Well, despite `git log --help` 
--8<--
raw
   The raw format shows the entire commit exactly as stored in
   the commit object"
--8<--
on a Linux box (UTF-8) I can see "readable" commit messages nevertheless
they are stored in 'Windows-1251' (so they are converted to UTF-8). To
be sure I've checked actual content of them with `git cat-file commit`
Actually, to be honest, I usually use modified version of Git (see
ecaee8050cec23eb4cf082512e907e3e52c20b57) in 'next' branch, that could
affect the results, so I've checked `git log --format=raw` with
unmodified v1.8.3.3 of Git.

But let's go back to the answer to your question. Commit encoding stored
as a header in a raw commit messages is 'Windows-1251'.
> 
> Does everyone on this project use Cygwin?i
This is a "closed" (commercial) project and every developer uses Cygwin,
except me. I use a Linux box as a desktop (mail, IM, web-browsing; but
development goes on Cygwin). And sometimes I run utility scripts
included to that project on my desktop (as far as Linux works with files
much faster than Cygwin does ;))
Also, a Git server is a coLinux box (http://www.colinux.org/) on a
Windows Server 2003, but I guess, it does not much matter here.
>  That should be fine, but
> I'd expect there to be problems as soon as someone wants to try the
> Mingw port ("Git for Windows").
Yep, one of our developers tried to use modern version of TortoiseGit
with MinGW port of Git. That was a failure.
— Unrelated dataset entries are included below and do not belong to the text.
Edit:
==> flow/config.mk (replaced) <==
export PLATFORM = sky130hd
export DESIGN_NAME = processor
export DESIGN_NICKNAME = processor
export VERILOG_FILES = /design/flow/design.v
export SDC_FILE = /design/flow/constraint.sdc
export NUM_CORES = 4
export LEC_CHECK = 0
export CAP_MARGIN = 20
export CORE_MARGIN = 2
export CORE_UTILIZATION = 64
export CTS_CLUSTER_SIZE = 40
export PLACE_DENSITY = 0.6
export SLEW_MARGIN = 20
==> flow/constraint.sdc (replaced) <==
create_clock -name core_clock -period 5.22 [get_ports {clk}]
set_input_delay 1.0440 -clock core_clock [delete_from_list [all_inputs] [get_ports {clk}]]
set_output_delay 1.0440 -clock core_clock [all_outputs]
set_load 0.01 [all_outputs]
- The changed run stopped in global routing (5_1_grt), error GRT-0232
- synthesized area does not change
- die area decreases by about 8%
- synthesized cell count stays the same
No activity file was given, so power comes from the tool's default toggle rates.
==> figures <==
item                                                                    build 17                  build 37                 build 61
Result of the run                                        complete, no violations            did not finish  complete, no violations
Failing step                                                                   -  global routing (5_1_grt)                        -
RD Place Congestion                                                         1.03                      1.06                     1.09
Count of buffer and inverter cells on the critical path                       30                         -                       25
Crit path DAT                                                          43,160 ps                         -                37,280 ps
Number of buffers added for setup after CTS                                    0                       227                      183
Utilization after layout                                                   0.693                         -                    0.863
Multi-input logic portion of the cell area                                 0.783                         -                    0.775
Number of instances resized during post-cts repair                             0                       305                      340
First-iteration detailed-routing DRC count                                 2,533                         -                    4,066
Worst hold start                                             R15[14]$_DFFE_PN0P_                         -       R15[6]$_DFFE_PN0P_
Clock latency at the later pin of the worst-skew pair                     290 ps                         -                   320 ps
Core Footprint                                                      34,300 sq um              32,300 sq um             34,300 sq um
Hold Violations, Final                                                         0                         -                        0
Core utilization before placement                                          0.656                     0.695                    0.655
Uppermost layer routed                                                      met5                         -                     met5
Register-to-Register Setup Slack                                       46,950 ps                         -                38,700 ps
## oak
==> flow/design.v (excerpt) <==
module array_mult_top (
    input             clk,
    input      [15:0] a,
    input      [15:0] b,
    output reg [31:0] p
);
For scale: about 680 cells after synthesis, about 65 I/O pins, roughly 0.0082 mm2 of cells after synthesis.
clock: 19.7 ns
lec_check: 0
cap_margin: 20
core_margin: 2
core_utilization: 72
place_density_lb_addon: 0.06
setup_slack_margin: 2.75
slew_margin: 20
tns_end_percent: 5
run.sh (not shown) runs the stock make flow with config.mk's settings and CLKGATE_MAP_FILE=.
Modified inputs, pine compared to oak
- an added CTS_CLUSTER_DIAMETER of 206
- an added ABC_AREA of 1
- a deleted TNS_END_PERCENT that had been 5
- a deleted SETUP_SLACK_MARGIN that had been 2.75
- a change of CORE_UTILIZATION from 72 to 71
- a change of the clock period (ns, I/O delays scaled along) from 19.7 to 16.1
==> results <==
- pine finished all stages; layout check result: FAIL, due to negative setup slack.
- Comparing pine and oak, the lower worst slack at placement was measured on pine.
- Going from oak to pine, wire length grew by a few percent.
- Setup slack, pine and oak, lower one = pine.
- The clock network area share was comparable across pine and oak.
- In the final reports, the cell area of pine is larger than that of oak.
## pwm_hw
module pwm_hw(
input clk,      			 
input reset,  			     
input red,                   
input green,                 
input blue,                  
output [19:0] Red_High_HW,   
output [19:0] Red_Low_HW,    
output [19:0] Green_High_HW, 
output [19:0] Green_Low_HW,  
output [19:0] Blue_High_HW,  
output [19:0] Blue_Low_HW    
             );
For scale: roughly 910 cells after synthesis, about 180 flip-flops, ~130 I/O pins.
clock: 1.01 ns
lec_check: 0
abc_area: 1
cap_margin: 20
core_aspect_ratio: 0.5
core_margin: 2
core_utilization: 64
cts_cluster_diameter: 222
cts_cluster_size: 100
place_density: 0.6
slew_margin: 20
tns_end_percent: 10
run.sh (not shown) runs the stock make flow with config.mk's settings and CLKGATE_MAP_FILE=.
The baseline stopped in clock tree synthesis, error DPL-0033.
Change:
Settings changed: ABC_AREA 1 to not set, CORE_ASPECT_RATIO 0.5 to not set, CORE_UTILIZATION 64 to 67, CTS_CLUSTER_DIAMETER 222 to not set, CTS_CLUSTER_SIZE 100 to 23, TNS_END_PERCENT 10 to not set.
Clock period 1.01 ns to 1.53 ns, I/O delays scaled along.
Now the flow finished but fails on setup timing.
Die size fell by 2.6%.
Area after synthesis increases by 2.3%.
Synthesized cell count decreases by 23%.
Change:
Settings changed: CTS_CLUSTER_DIAMETER set to 268, CTS_CLUSTER_SIZE 23 to 95, PLACE_DENSITY 0.6 to 0.4.
Clock period 1.53 ns to 1.37 ns, I/O delays scaled along.
The changed run did not get past global routing.
Die size stays the same.
Synthesized cell count is unchanged.
Area after synthesis does not change.
Change:
Settings changed: CORE_UTILIZATION 67 to 64, CTS_CLUSTER_DIAMETER 268 to not set, CTS_CLUSTER_SIZE 95 to not set, PLACE_DENSITY 0.4 to 0.6.
Clock period 1.37 ns to 1.55 ns, I/O delays scaled along.
Result:
- With this change the flow completed and failed the layout checks on setup timing
- die size rises by a few percent
- area after synthesis stays the same
- synthesized cell count is unchanged

---

pwm_hw again, from the RTL that the note above started with.
clock: 2.0 ns
lec_check: 0
cap_margin: 20
core_aspect_ratio: 0.5
core_margin: 2
core_utilization: 61
cts_cluster_diameter: 395
cts_cluster_size: 100
place_density: 0.86
setup_slack_margin: 0.2
slew_margin: 20
tns_end_percent: 5
Edit:
Settings changed: CELL_PAD_IN_SITES_GLOBAL_PLACEMENT set to 1, CORE_ASPECT_RATIO 0.5 to not set, CORE_UTILIZATION 61 to 52, CTS_CLUSTER_DIAMETER 395 to 340, HOLD_SLACK_MARGIN set to -0.05, PLACE_DENSITY 0.86 to not set, SETUP_SLACK_MARGIN 0.2 to 0.46, TNS_END_PERCENT 5 to 20.
What happened:
- combinational power went down slightly
- clock power is lower by a few percent
- worst setup slack is better by 100 ps
- final cell count climbs by a few percent
- routed wire length barely changes
- worst hold slack improves by 98 ps
- non-clock buffer count is higher by 12
- fmax rises by a few percent
- via count shrinks slightly
- final area rose by a few percent
- core utilization drops by 10 points
Edit:
Settings changed: CAP_MARGIN 20 to 5, CELL_PAD_IN_SITES_GLOBAL_PLACEMENT 1 to not set, CORE_ASPECT_RATIO set to 0.51, CORE_MARGIN 2 to 9, CORE_UTILIZATION 52 to 38, CTS_CLUSTER_DIAMETER 340 to not set, CTS_CLUSTER_SIZE 100 to 22, GPL_TIMING_DRIVEN set to 0, HOLD_SLACK_MARGIN -0.05 to -0.06, MAX_ROUTING_LAYER set to met4, PLACE_DENSITY_LB_ADDON set to 0.0, SETUP_SLACK_MARGIN 0.46 to 0.07, TNS_END_PERCENT 20 to 75.
Sequential share of layout area climbs by 0.36 points.
Register-to-register slack is worse by 270 ps.
Power stays flat.
Edit:
Settings changed: CAP_MARGIN 5 to 20, CORE_ASPECT_RATIO 0.51 to not set, CORE_MARGIN 9 to 2, CORE_UTILIZATION 38 to 52, CTS_CLUSTER_DIAMETER set to 340, CTS_CLUSTER_SIZE 22 to 100, GPL_TIMING_DRIVEN 0 to not set, HOLD_SLACK_MARGIN -0.06 to -0.05, MAX_ROUTING_LAYER met4 to not set, PLACE_DENSITY_LB_ADDON 0.0 to not set, SETUP_SLACK_MARGIN 0.07 to not set, TNS_END_PERCENT 75 to not set.
Result: Die area shrinks by well over a third. Power came out higher by a few percent. Global-route usage is higher by 6.7 points.
Edit:
Settings changed: CAP_MARGIN 20 to 5, CORE_ASPECT_RATIO set to 0.51, CORE_MARGIN 2 to 9, CORE_UTILIZATION 52 to 38, CTS_CLUSTER_DIAMETER 340 to not set, CTS_CLUSTER_SIZE 100 to 22, GPL_ROUTABILITY_DRIVEN set to 0, GPL_TIMING_DRIVEN set to 0, HOLD_SLACK_MARGIN -0.05 to -0.06, MAX_ROUTING_LAYER set to met4, MIN_ROUTING_LAYER set to met2, PLACE_DENSITY_LB_ADDON set to 0.0, SETUP_SLACK_MARGIN set to 0.07, TNS_END_PERCENT set to 75.
After rerunning:
- Now the flow ran to the end with violations: design-rule violations
- worst setup slack is worse by 140 ps
- wire length went up by about 18%
- global-route usage went up by 2.7 points
- critical path depth went up by 3
- design area went down by 0.59%

---

The RTL this note starts from:
==> flow/design.v <==
module pwm_hw(
input clk,      			 
input reset,  			     
input red,                   
input green,                 
input blue,                  
output [19:0] Red_High_HW,   
output [19:0] Red_Low_HW,    
output [19:0] Green_High_HW, 
output [19:0] Green_Low_HW,  
output [19:0] Blue_High_HW,  
output [19:0] Blue_Low_HW    
             );
HW_PWM Red(.clk(clk),.reset(reset),.Colour_input(red),.High_Count(Red_High_HW),.Low_Count(Red_Low_HW));           
HW_PWM Green(.clk(clk),.reset(reset),.Colour_input(green),.High_Count(Green_High_HW), .Low_Count(Green_Low_HW));  
HW_PWM Blue(.clk(clk),.reset(reset),.Colour_input(blue),.High_Count(Blue_High_HW), .Low_Count(Blue_Low_HW));      
endmodule
module HW_PWM(
input clk,                     
input reset,                   
input Colour_input,            
output reg [19:0] High_Count,  
output reg [19:0] Low_Count    
            );
reg PrevPwm;                   
reg [19:0]Count;               
always@(posedge clk)
begin
if (!reset)                    
    begin
	Count<=20'b0;
	High_Count<=20'b0;
	Low_Count<=20'b0;          
	PrevPwm<=1'b0;
	end
else if(Colour_input==1)       
   begin
	if(PrevPwm!=Colour_input)  
		begin
 		Low_Count<=Count;      
		PrevPwm<=1'b1;         
		Count<=20'b0;          
		end
	else
		begin                  
		Count<=Count+1'b1;     
		end
  end
else if(Colour_input==0)       
	begin
	if(PrevPwm!=Colour_input)  
		begin
		High_Count<=Count;     
		PrevPwm<=Colour_input; 
		Count<=20'b0;          
		end
else
     begin                     
     Count<=Count+1'b1;        
     end     
end
end			
endmodule			
Settings: LEC_CHECK=0, ABC_AREA=0, CAP_MARGIN=20, CORE_MARGIN=2, CORE_UTILIZATION=72, CTS_CLUSTER_SIZE=24, GPL_ROUTABILITY_DRIVEN=0, MAX_ROUTING_LAYER=met4, PLACE_DENSITY=0.6, SLEW_MARGIN=25, TNS_END_PERCENT=85; clock period 1.69 ns.
The baseline died in 4_1_cts with DPL-0033.
Edit:
- ABC_AREA: 0 -> default
- CORE_UTILIZATION: 72 -> 64
- CTS_CLUSTER_SIZE: 24 -> 31
- GPL_ROUTABILITY_DRIVEN: 0 -> default
- MAX_ROUTING_LAYER: met4 -> default
- SLEW_MARGIN: 25 -> 20
- TNS_END_PERCENT: 85 -> default
- clock period: 1.69 -> 1.55 ns (I/O delays scaled with it)
What happened:
- Now the flow completed, yet does not pass: negative setup slack
- synthesized cell count stays the same
- die area rises by roughly a tenth
- synthesized area stays the same
Edit:
- CORE_UTILIZATION: 64 -> 72
- CTS_CLUSTER_SIZE: 31 -> 21
- HOLD_SLACK_MARGIN: default -> -0.09
=> This time the run never finished: it broke off in 4_1_cts on DPL-0038; area after synthesis is unchanged; die area drops by roughly a tenth; synthesized cell count stays the same.
Edit:
- CORE_UTILIZATION: 72 -> 40
- CTS_CLUSTER_SIZE: 21 -> 34
- HOLD_SLACK_MARGIN: -0.09 -> default
- MAX_ROUTING_LAYER: default -> met4
- clock period: 1.55 -> 2.41 ns (I/O delays scaled with it)
Result: With this change the flow ran to the end with no violations. Synthesized cell count is unchanged. Synthesized area is unchanged. Die size rose by 76%.

---

run A:
Starts from the design.v that is shown in full above.
clock: 1.32 ns
lec_check: 0
cap_margin: 20
core_margin: 2
core_utilization: 72
cts_cluster_diameter: 94
place_density_lb_addon: 0.06
setup_slack_margin: 0.38
slew_margin: 20
tns_end_percent: 5
Run A: it failed during detailed placement (3_5_place_dp), and the tool reported DPL-0033.
#### Input delta (run B over run A)
Settings: clearing CTS_CLUSTER_DIAMETER, which used to be 94; clearing PLACE_DENSITY_LB_ADDON, which used to be 0.06; putting PLACE_DENSITY at 0.6 where nothing was set; clearing TNS_END_PERCENT, which used to be 5; swapping 0.38 for 0.45 in SETUP_SLACK_MARGIN; swapping 1.32 for 1.55 in the clock period (ns, I/O delays scaled along).
### Flow results
- The flow ended early for run B: it failed with a tool error in clock tree synthesis (4_1_cts).
- Diff run B..run A | cell count after synthesis | unchanged
- Re xor/xnor cell area share of the yosys netlist: no difference whatsoever between run B and run A.
- Comparing run B against run A, there is no change at all in die area.
- Diff run A..run B | aoi/oai-family share of the synthesized area | unchanged
- Reported for run A and run B, mux share of post-synthesis cell area turned out identical to the last digit.
- Last weighted congestion value of the routability-driven placer shrinks by a few percent when moving from run A to run B.
- | chip height | run A vs run B | ≈ equal |
- Re count of input and output buffers: no difference whatsoever between run B and run A.
- Run A -> run B: area after synthesis delta 0, exact match
--- input diff run B..run C ---
Settings: SETUP_SLACK_MARGIN: 0.45 -> unset; CORE_UTILIZATION: 72 -> 33; the clock period (ns, I/O delays scaled along): 1.55 -> 1.79.
==> results <==
Of run B and run C, only run B fails to finish with a clean layout. Run C vs. run B: core area +0.012 mm2; core utilization before placement went down; number of rows in the core area moved up; average cell area after synthesis was more or less identical. Re synthesized cell count: no difference whatsoever between run B and run C. Total cell area reported by yosys after synthesis: run C vs run B — no meaningful difference. Comparing the two runs side by side, run C comes out ahead of run B on worst setup timing slack at the placement stage. Re horizontal extent of the die: run C is 46% up on run B. Run B → run C: HPWL reported at the end of detailed placement decreased about 30%, die area increased 0.012 mm2.
For run D, these inputs were changed with respect to run C:
Settings: an added CTS_CLUSTER_SIZE of 40; a change of CORE_UTILIZATION from 33 to 58; a deleted PLACE_DENSITY that had been 0.6; a change of the clock period (ns, I/O delays scaled along) from 1.79 to 0.992.
--- outcome ---
Run D | ERROR | clock tree synthesis (4_1_cts). Looking at post-detailed-placement cell area, run D sits 13% higher than run C does. Compared to run C, run D was floorplanned on a smaller die. Summary of run D over run C: pre-placement core utilization climbed 26 points, height of the chip -24%. Going from run C to run D, worst setup timing slack at the placement stage went down; placer's final routability congestion estimate went up.
Changes in run E relative to run D:
Settings: removing CTS_CLUSTER_SIZE (formerly 40); setting PLACE_DENSITY to 0.6 for the first time; changing CORE_UTILIZATION from 58 to 40; changing the clock period (ns, I/O delays scaled along) from 0.992 to 1.79.
==> results <==
Both conditions hold for run E: the flow ran to the end and the final layout passed the timing, DRC and antenna checks.
| pre-placement core utilization | run E vs run D | 19 points lower |
Run D → run E: die area has increased; placement row count has increased; yosys synthesis chip area has remained practically unchanged; area fraction in full adders, half adders and majority gates has remained practically unchanged; final estimated routing congestion in global placement has decreased.
Number of cells after detailed placement on run E is down relative to run D.
On placement-stage worst setup slack: run E sits above run D.
[run E] width of the die rose about 20% relative to run D
Diff run D -> run E | placed wire-length estimate | decrease of about 9%
diff inputs: run E => run F
Settings: CORE_UTILIZATION: 40 -> 70; CTS_CLUSTER_DIAMETER: unset -> 243; ABC_AREA: unset -> 1; CTS_CLUSTER_SIZE: unset -> 22; the clock period (ns, I/O delays scaled along): 1.79 -> 0.94.
Findings:
- Looking at simple-gate share of the synthesized area, run F sits 1.5 points lower than run E does.
- Run F reports a lower proportion of synthesized area in mux cells than run E does.
- Summary of run F over run E: post-synthesis instance total moved up; die boundary width moved down.
- In run F, starting density of the core is higher than in run E.
- Synthesized chip area reported by yosys for run F: about 2.2% down relative to run E
- Diff run E -> run F: yosys stat cell total higher, count of boundary I/O pins roughly the same, total die size lower.
- Run F did not run to completion, as it errored out during detailed placement (3_5_place_dp).
- Run F vs run E — number of distinct library cell variants in the gate-level netlist after synthesis dropped about 33%.

---

// pwm_hw: RTL as listed in full above, without the edits since
Settings: LEC_CHECK=0, ABC_AREA=1, CAP_MARGIN=20, CORE_MARGIN=2, CORE_UTILIZATION=72, CTS_CLUSTER_DIAMETER=268, CTS_CLUSTER_SIZE=95, PLACE_DENSITY=0.4, SETUP_SLACK_MARGIN=-0.12, SLEW_MARGIN=20; clock period 1.37 ns.
The baseline never finished: it broke off in global routing (5_1_grt).
Change:
--- a/flow/config.mk
+++ b/flow/config.mk
@@ -8 +7,0 @@
-export ABC_AREA = 1
@@ -11,5 +10,2 @@
-export CORE_UTILIZATION = 72
-export CTS_CLUSTER_DIAMETER = 268
-export CTS_CLUSTER_SIZE = 95
-export PLACE_DENSITY = 0.4
-export SETUP_SLACK_MARGIN = -0.12
+export CORE_UTILIZATION = 40
+export PLACE_DENSITY = 0.6
==> flow/constraint.sdc (replaced) <==
create_clock -name core_clock -period 2.0 [get_ports {clk}]
set_input_delay 0.4000 -clock core_clock [delete_from_list [all_inputs] [get_ports {clk}]]
set_output_delay 0.4000 -clock core_clock [all_outputs]
set_load 0.01 [all_outputs]
With this change the flow completed with no timing, DRC or antenna violations.
Die area increases by well over a third.
Synthesized cell count decreases by about a fifth.
Area after synthesis increases by a few percent.

---

== v25 ==
Starts from the design.v that is shown in full above.
clock: 1.32 ns
lec_check: 0
cap_margin: 20
core_margin: 2
core_utilization: 72
cts_cluster_diameter: 94
cts_cluster_size: 100
place_density_lb_addon: 0.05
setup_slack_margin: 0.38
slew_margin: 20
v25: aborted in 3_3_place_gp (tool error)
> inputs changed (v25 -> v15)
diff --git a/flow/config.mk b/flow/config.mk
--- a/flow/config.mk
+++ b/flow/config.mk
@@ -9,7 +9,5 @@
 export CORE_MARGIN = 2
 export CORE_UTILIZATION = 72
-export CTS_CLUSTER_DIAMETER = 94
-export CTS_CLUSTER_SIZE = 100
-export PLACE_DENSITY_LB_ADDON = 0.05
-export SETUP_SLACK_MARGIN = 0.38
+export PLACE_DENSITY_LB_ADDON = 0.24
+export SETUP_SLACK_MARGIN = -0.07
 export SLEW_MARGIN = 20
Notes after the runs:
- No final results exist for v15, since it was stopped by error DPL-0038 during 4_1_cts.
- Re simple-gate area share of the yosys netlist: no difference whatsoever between v15 and v25.
- Changes observed in v15 relative to v25: synthesized cell count neither gained nor lost much, flip-flop and latch count after synthesis neither gained nor lost much, starting density of the core neither gained nor lost much.
- Re height of the die: no difference whatsoever between v15 and v25.
diff inputs: v15 => v48
diff --git a/flow/config.mk b/flow/config.mk
--- a/flow/config.mk
+++ b/flow/config.mk
@@ -7,7 +7,10 @@
 export LEC_CHECK = 0
 export CAP_MARGIN = 20
+export CORE_ASPECT_RATIO = 0.5
 export CORE_MARGIN = 2
 export CORE_UTILIZATION = 72
-export PLACE_DENSITY_LB_ADDON = 0.24
-export SETUP_SLACK_MARGIN = -0.07
+export CTS_CLUSTER_DIAMETER = 94
+export PLACE_DENSITY_LB_ADDON = 0.04
+export SETUP_SLACK_MARGIN = 0.38
 export SLEW_MARGIN = 20
+export TNS_END_PERCENT = 10
==> comparison <==
v48 | ERROR | 3_3_place_gp
v48 against v15; die area is up slightly.
Reported for v15 and v48, share of the synthesized netlist area taken by xor and xnor gates turned out identical to the last digit.
v48 ends up with a die height that is 29 um lower than in v15.
Delta (v48 minus v15): count of instantiated cells in the yosys netlist did not really move, x dimension of the die went up.

---

Starts from the design.v that is shown in full above.
export LEC_CHECK = 0
export CAP_MARGIN = 20
export CORE_MARGIN = 2
export CORE_UTILIZATION = 68
export CTS_CLUSTER_DIAMETER = 25
export CTS_CLUSTER_SIZE = 33
export SETUP_SLACK_MARGIN = 0.46
export SLEW_MARGIN = 20
create_clock -name core_clock -period 1.73 [get_ports {clk}]
The first run died in clock tree synthesis.
Rerun with:
CORE_UTILIZATION = 64   (was 68)
CTS_CLUSTER_DIAMETER = default   (was 25)
CTS_CLUSTER_SIZE = default   (was 33)
PLACE_DENSITY = 0.6   (was default)
SETUP_SLACK_MARGIN = 0.32   (was 0.46)
clock period = 1.04 ns   (was 1.73 ns; I/O delays follow)
What happened: The new run failed in clock tree synthesis; die size rises by 6.0%; synthesized area is unchanged; synthesized cell count is unchanged.
Rerun with:
ABC_AREA = 1   (was default)
SETUP_SLACK_MARGIN = default   (was 0.32)
clock period = 2.43 ns   (was 1.04 ns; I/O delays follow)
This time the run produced a clean layout.
Die size drops by 2.2%.
Synthesized cell count rises by about 30%.
Synthesized area went down by about 2.2%.
Power is estimated from default activity; no workload was simulated.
As far as since v1.7.9 MinGW
port transcodes filenames to store them internally in UTF-8. This
problem could be solved with converting once that non-ASCII filenames to
UTF-8, but I do not want to use MinGW port. I like Cygwin
"infrastructure" that is more Linux-like than MinGW.
> 
> I wonder if there should be an "[i18n] repositoryPathEncoding"
> configuration item to support this kind of repository.  Then git could
> be aware of the intended encoding of paths, could recode them for
> display to a terminal, and at least on Linux and Mingw could recode
> them for use in filenames on disk.  "repositoryPathEncoding = none"
> would mean the current behavior of treating paths as raw sequences of
> bytes.
I'd be happy if such a setting exists. That could solve many problems
with cross-platform projects with non-ASCII filenames.
Indeed, MinGW port does resolve that problem somehow!
> 
> What do you think?
> Jonathan

-- 
Alexey Shumkin
--
To unsubscribe from this list: send the line "unsubscribe git" in
the body of a message to majord...@vger.kernel.org
More majordomo info at  http://vger.kernel.org/majordomo-info.html


Re: [PATCH 2/3] hooks/post-receive-email: force log messages in UTF-8

2013-08-04 Thread Jonathan Nieder
Alexey Shumkin wrote:
> On Fri, Aug 02, 2013 at 04:23:38PM -0700, Jonathan Nieder wrote:

>>  1. Log messages use the configured log output encoding, which is
>> meant to be whatever encoding works best with local terminals
>> (and does not have much to do with what encoding should be used
>> for email)
>>
>>  2. Filenames are left as is: on Linux, usually UTF-8, and in the Mingw
>> port (which uses Unicode filesystem APIs), always UTF-8
>
> I cannot say exactly if it makes sense for THIS patch, but I'd like to
> remind about Cygwin port, which definitely does not use UTF-8 encoding
> (in my case it is Windows-1251) for filenames.
>
>> 
>>  3. The "This is an automated email" preface uses a project description
>> from .git/description, which is typically in UTF-8 to support
>> gitweb.

Thanks for clarifying.  So in the context you describe, (1) is
configurable, (2) is Windows-1251, (3) is unconfigurably UTF-8, and
there is no way with current git facilities to force the email to use
a single encoding unless (3) happens to contain no special characters.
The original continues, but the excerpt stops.